---------- Raw data
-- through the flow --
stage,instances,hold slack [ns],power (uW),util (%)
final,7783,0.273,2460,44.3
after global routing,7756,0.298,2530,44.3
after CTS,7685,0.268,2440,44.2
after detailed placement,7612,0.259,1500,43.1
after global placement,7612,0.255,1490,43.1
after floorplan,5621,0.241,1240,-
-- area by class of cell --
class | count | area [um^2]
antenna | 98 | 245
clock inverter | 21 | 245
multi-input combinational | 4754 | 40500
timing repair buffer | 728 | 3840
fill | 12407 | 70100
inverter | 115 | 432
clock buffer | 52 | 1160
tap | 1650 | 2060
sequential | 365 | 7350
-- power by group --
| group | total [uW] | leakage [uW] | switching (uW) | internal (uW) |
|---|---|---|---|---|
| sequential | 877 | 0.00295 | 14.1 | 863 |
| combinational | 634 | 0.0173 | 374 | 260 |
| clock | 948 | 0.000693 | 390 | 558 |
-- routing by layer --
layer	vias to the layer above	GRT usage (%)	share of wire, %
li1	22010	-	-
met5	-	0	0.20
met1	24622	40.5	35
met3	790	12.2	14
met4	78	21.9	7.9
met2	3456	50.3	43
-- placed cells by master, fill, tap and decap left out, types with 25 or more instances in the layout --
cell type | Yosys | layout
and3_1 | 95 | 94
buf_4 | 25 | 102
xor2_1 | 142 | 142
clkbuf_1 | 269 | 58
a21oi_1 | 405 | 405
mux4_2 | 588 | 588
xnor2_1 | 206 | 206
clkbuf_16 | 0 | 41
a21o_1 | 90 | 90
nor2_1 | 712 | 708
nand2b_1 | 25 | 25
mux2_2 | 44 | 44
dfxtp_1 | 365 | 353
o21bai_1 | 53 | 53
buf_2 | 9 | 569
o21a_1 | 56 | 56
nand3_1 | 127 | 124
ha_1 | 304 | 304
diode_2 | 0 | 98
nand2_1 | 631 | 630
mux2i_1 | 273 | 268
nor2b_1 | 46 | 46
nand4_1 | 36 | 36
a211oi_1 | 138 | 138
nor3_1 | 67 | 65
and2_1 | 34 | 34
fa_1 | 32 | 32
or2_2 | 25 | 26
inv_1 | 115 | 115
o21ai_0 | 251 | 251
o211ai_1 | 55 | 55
`src/hw/tcr_defs.svh`:
```
`ifndef TCR_DEFS_SVH
`define TCR_DEFS_SVH

// register byte addresses on the internal data bus
`define TCR_ADDR_CTRL 8'h15
`define TCR_ADDR_CNT_LO 8'h32
`define TCR_ADDR_CNT_HI 8'h33
`define TCR_ADDR_CMP_A 8'h36
`define TCR_ADDR_CMP_B 8'h37

// control register field positions
`define TCR_BIT_WIDE 7
`define TCR_BIT_CAPEN 6
`define TCR_BIT_FILT 5
`define TCR_BIT_EDGE 4
`define TCR_BIT_ACSEL 3
`define TCR_BIT_CTC 0

// writable bits of the control register, reserved 2:1 masked out
`define TCR_CTRL_WMASK 8'hF9

// reset values
`define TCR_CTRL_RST 8'h00
`define TCR_BYTE_RST 8'h00
`define TCR_WORD_RST 16'h0000
`define TCR_READ_IDLE 8'h00

// noise filter sample count
`define TCR_FILT_LEN 4

`endif

```
`src/hw/tcr_timer_end.sv`:
```
`timescale 1ns/1ps
// holds no logic, the whole block lives in the timer module

```
`src/hw/tcr_pkg.sv`:
```
package tcr_pkg;

	// one access of the processor on the 8-bit data bus
	typedef struct packed {
		logic [7:0] addr;
		logic [7:0] wdata;
		logic wr;
		logic rd;
	} tcr_bus_req_t;

	// decoded control register fields
	typedef struct packed {
		logic wide;
		logic capen;
		logic filt;
		logic edge_rise;
		logic acsel;
		logic ctc;
	} tcr_ctrl_t;

	// sticky event flags, also used for the clear strobes
	typedef struct packed {
		logic cap;
		logic cmp_a;
		logic cmp_b;
	} tcr_flags_t;

endpackage

```
`src/hw/tcr_timer.sv`:
```
`timescale 1ns/1ps
`include "tcr_defs.svh"

module tcr_timer
	import tcr_pkg::*;
(
	input wire logic clk_i,
	input wire logic resetn_i,
	input wire tcr_bus_req_t bus_i,
	output logic [7:0] rdata_o,
	input wire logic timer_tick_i,
	input wire logic capture_input_pin_i,
	input wire logic comparator_out_i,
	input wire logic capture_irq_enable_i,
	input wire tcr_flags_t flag_clear_i,
	output tcr_flags_t flags_o,
	output logic capture_irq_o,
	output logic [15:0] counter_o
);

	// pack the control fields back into a byte, reserved bits zero
	function automatic logic [7:0] ctrl_to_byte(input tcr_ctrl_t c);
		logic [7:0] b;
		b = 8'h00;
		b[`TCR_BIT_WIDE] = c.wide;
		b[`TCR_BIT_CAPEN] = c.capen;
		b[`TCR_BIT_FILT] = c.filt;
		b[`TCR_BIT_EDGE] = c.edge_rise;
		b[`TCR_BIT_ACSEL] = c.acsel;
		b[`TCR_BIT_CTC] = c.ctc;
		return b;
	endfunction

	// unpack a written byte into control fields
	function automatic tcr_ctrl_t byte_to_ctrl(input logic [7:0] b);
		tcr_ctrl_t c;
		c.wide = b[`TCR_BIT_WIDE];
		c.capen = b[`TCR_BIT_CAPEN];
		c.filt = b[`TCR_BIT_FILT];
		c.edge_rise = b[`TCR_BIT_EDGE];
		c.acsel = b[`TCR_BIT_ACSEL];
		c.ctc = b[`TCR_BIT_CTC];
		return c;
	endfunction

	// synchroniser flops for the two asynchronous trigger sources
	logic pin_s1_q; // first stage, read only by the second
	logic pin_s2_q; // pin, safe to use
	logic acmp_s1_q; // first stage, read only by the second
	logic acmp_s2_q; // comparator, safe to use

	// front end state
	logic [`TCR_FILT_LEN-1:0] hist_q; // last four samples
	logic [`TCR_FILT_LEN-1:0] hist_d;
	logic filt_q; // filtered level
	logic filt_d;
	logic prev_q; // level seen one cycle earlier
	logic prev_d;

	// register file and counter state
	tcr_ctrl_t ctrl_q; // control register fields
	tcr_ctrl_t ctrl_d;
	logic [15:0] cnt_q; // counter, high byte idle in 8-bit mode
	logic [15:0] cnt_d;
	logic [7:0] cmp_a_q; // compare A, capture low byte
	logic [7:0] cmp_a_d;
	logic [7:0] cmp_b_q; // compare B, capture high byte
	logic [7:0] cmp_b_d;
	logic [7:0] latch_q; // shared high-byte latch
	logic [7:0] latch_d;
	logic block_q; // match blocked until next tick
	logic block_d;
	tcr_flags_t flags_q; // sticky event flags
	tcr_flags_t flags_d;
	logic [7:0] rdata_q; // read data, valid the cycle after rd
	logic [7:0] rdata_d;
	logic irq_q; // capture interrupt request
	logic irq_d;

	// combinational helpers
	logic src_lvl; // selected raw trigger level
	logic fe_lvl; // level after optional filter
	logic edge_hit; // triggering edge in capture mode
	logic match_a; // compare A or combined compare equal
	logic match_b; // compare B equal, 8-bit mode only
	logic acc_ctrl; // address decode strobes
	logic acc_cnt_lo;
	logic acc_cnt_hi;
	logic acc_cmp_a;
	logic acc_cmp_b;

	// two-flop synchronisers, only the second stage reads the first stage
	always_ff @(posedge clk_i or negedge resetn_i) begin
		if (!resetn_i) begin
			pin_s1_q <= 1'b0;
			pin_s2_q <= 1'b0;
			acmp_s1_q <= 1'b0;
			acmp_s2_q <= 1'b0;
		end else begin
			pin_s1_q <= capture_input_pin_i;
			pin_s2_q <= pin_s1_q;
			acmp_s1_q <= comparator_out_i;
			acmp_s2_q <= acmp_s1_q;
		end
	end

	// capture front end: source select, filter, edge detect
	always_comb begin
		src_lvl = ctrl_q.acsel ? acmp_s2_q : pin_s2_q;
		hist_d = {hist_q[`TCR_FILT_LEN-2:0], src_lvl};
		filt_d = filt_q;
		// four equal samples flip
		// the sample taken now is the fourth, so the filter adds four cycles, not five
		if (&hist_d) begin
			filt_d = 1'b1;
		end else if (~|hist_d) begin
			filt_d = 1'b0;
		end
		// filter bypassed when off, so the added delay only applies when on
		fe_lvl = ctrl_q.filt ? filt_q : src_lvl;
		prev_d = fe_lvl;
		if (ctrl_q.edge_rise) begin
			edge_hit = fe_lvl & ~prev_q;
		end else begin
			edge_hit = ~fe_lvl & prev_q;
		end
		edge_hit = edge_hit & ctrl_q.capen;
	end

	// front end registers
	always_ff @(posedge clk_i or negedge resetn_i) begin
		if (!resetn_i) begin
			hist_q <= '0;
			filt_q <= 1'b0;
			prev_q <= 1'b0;
		end else begin
			hist_q <= hist_d;
			filt_q <= filt_d;
			prev_q <= prev_d;
		end
	end

	// address decode, one strobe per register
	always_comb begin
		acc_ctrl = 1'b0;
		acc_cnt_lo = 1'b0;
		acc_cnt_hi = 1'b0;
		acc_cmp_a = 1'b0;
		acc_cmp_b = 1'b0;
		if (bus_i.addr == `TCR_ADDR_CTRL) begin
			acc_ctrl = 1'b1;
		end else if (bus_i.addr == `TCR_ADDR_CNT_LO) begin
			acc_cnt_lo = 1'b1;
		end else if (bus_i.addr == `TCR_ADDR_CNT_HI) begin
			acc_cnt_hi = 1'b1;
		end else if (bus_i.addr == `TCR_ADDR_CMP_A) begin
			acc_cmp_a = 1'b1;
		end else if (bus_i.addr == `TCR_ADDR_CMP_B) begin
			acc_cmp_b = 1'b1;
		end
	end

	// counter, compare, latch, flags and bus read path
	always_comb begin
		ctrl_d = ctrl_q;
		cnt_d = cnt_q;
		cmp_a_d = cmp_a_q;
		cmp_b_d = cmp_b_q;
		latch_d = latch_q;
		block_d = block_q;
		rdata_d = rdata_q;
		// compare B forms the high byte
		if (ctrl_q.wide) begin
			match_a = (cnt_q == {cmp_b_q, cmp_a_q});
		end else begin
			match_a = (cnt_q[7:0] == cmp_a_q);
		end
		match_b = ~ctrl_q.wide & (cnt_q[7:0] == cmp_b_q);
		// software clears first, so a same-cycle set below wins
		flags_d = flags_q & ~flag_clear_i;

		// timer tick: count and raise compare flags
		if (timer_tick_i) begin
			// flag on tick, wide only A
			if (!block_q && !ctrl_q.capen) begin
				flags_d.cmp_a = flags_d.cmp_a | match_a;
				flags_d.cmp_b = flags_d.cmp_b | match_b;
			end
			// block lasts exactly one tick
			block_d = 1'b0;
			if (ctrl_q.ctc && match_a) begin
				cnt_d = `TCR_WORD_RST;
			end else if (ctrl_q.wide) begin
				cnt_d = cnt_q + 16'h0001;
			end else begin
				// 8-bit mode wraps the low byte, high byte untouched
				cnt_d = {cnt_q[15:8], cnt_q[7:0] + 8'h01};
			end
		end

		// processor counter writes override counting in the same cycle, except a high-byte write in wide mode
		if (bus_i.wr) begin
			if (acc_ctrl) begin
				ctrl_d = byte_to_ctrl(bus_i.wdata & `TCR_CTRL_WMASK);
			end else if (acc_cnt_lo) begin
				block_d = 1'b1;
				if (ctrl_q.wide) begin
					cnt_d = {latch_q, bus_i.wdata};
				end else begin
					cnt_d = {cnt_q[15:8], bus_i.wdata};
				end
			end else if (acc_cnt_hi) begin
				// high byte goes to the shared latch
				latch_d = bus_i.wdata;
				block_d = 1'b1;
				if (!ctrl_q.wide) begin
					cnt_d = {bus_i.wdata, cnt_q[7:0]};
				end
			end else if (acc_cmp_a) begin
				cmp_a_d = bus_i.wdata;
				// latched high byte lands in compare B
				if (ctrl_q.wide) begin
					cmp_b_d = latch_q;
				end
			end else if (acc_cmp_b) begin
				// wide mode: high byte waits in the latch
				if (ctrl_q.wide) begin
					latch_d = bus_i.wdata;
				end else begin
					cmp_b_d = bus_i.wdata;
				end
			end
		end

		// processor reads, data appears one cycle later
		if (bus_i.rd) begin
			if (acc_ctrl) begin
				rdata_d = ctrl_to_byte(ctrl_q);
			end else if (acc_cnt_lo) begin
				rdata_d = cnt_q[7:0];
				if (ctrl_q.wide) begin
					latch_d = cnt_q[15:8];
				end
			end else if (acc_cnt_hi) begin
				rdata_d = ctrl_q.wide ? latch_q : cnt_q[15:8];
			end else if (acc_cmp_a) begin
				rdata_d = cmp_a_q;
				// only capture value goes through latch
				if (ctrl_q.wide && ctrl_q.capen) begin
					latch_d = cmp_b_q;
				end
			end else if (acc_cmp_b) begin
				rdata_d = (ctrl_q.wide && ctrl_q.capen) ? latch_q : cmp_b_q;
			end else begin
				// unmapped address reads as zero
				rdata_d = `TCR_READ_IDLE;
			end
		end

		// capture copies counter, sets flag
		// capture beats a processor write to the compare pair,
		// since losing a measured event is worse than losing a store
		if (edge_hit) begin
			cmp_a_d = cnt_q[7:0];
			if (ctrl_q.wide) begin
				cmp_b_d = cnt_q[15:8];
			end
			flags_d.cap = 1'b1;
		end

		// capture irq gated by mask bit
		irq_d = flags_d.cap & capture_irq_enable_i;
	end

	// register file registers
	always_ff @(posedge clk_i or negedge resetn_i) begin
		if (!resetn_i) begin
			ctrl_q <= byte_to_ctrl(`TCR_CTRL_RST);
			// all counter and compare bytes zero
			cnt_q <= `TCR_WORD_RST;
			cmp_a_q <= `TCR_BYTE_RST;
			cmp_b_q <= `TCR_BYTE_RST;
			latch_q <= `TCR_BYTE_RST;
			block_q <= 1'b0;
			flags_q <= '0;
			rdata_q <= `TCR_READ_IDLE;
			irq_q <= 1'b0;
		end else begin
			ctrl_q <= ctrl_d;
			cnt_q <= cnt_d;
			cmp_a_q <= cmp_a_d;
			cmp_b_q <= cmp_b_d;
			latch_q <= latch_d;
			block_q <= block_d;
			flags_q <= flags_d;
			rdata_q <= rdata_d;
			irq_q <= irq_d;
		end
	end

	// outputs straight from flops
	assign rdata_o = rdata_q;
	assign flags_o = flags_q;
	assign capture_irq_o = irq_q;
	assign counter_o = cnt_q;

endmodule

```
--------------------
* Work order
Would you retype the lines above from the one with "dfxtp_1 | 365 | 353" down to the one with "o21ai_0 | 251 | 251", word for word, both ends included and no other lines?

* Result of the task
dfxtp_1 | 365 | 353
o21bai_1 | 53 | 53
buf_2 | 9 | 569
o21a_1 | 56 | 56
nand3_1 | 127 | 124
ha_1 | 304 | 304
diode_2 | 0 | 98
nand2_1 | 631 | 630
mux2i_1 | 273 | 268
nor2b_1 | 46 | 46
nand4_1 | 36 | 36
a211oi_1 | 138 | 138
nor3_1 | 67 | 65
and2_1 | 34 | 34
fa_1 | 32 | 32
or2_2 | 25 | 26
inv_1 | 115 | 115
o21ai_0 | 251 | 251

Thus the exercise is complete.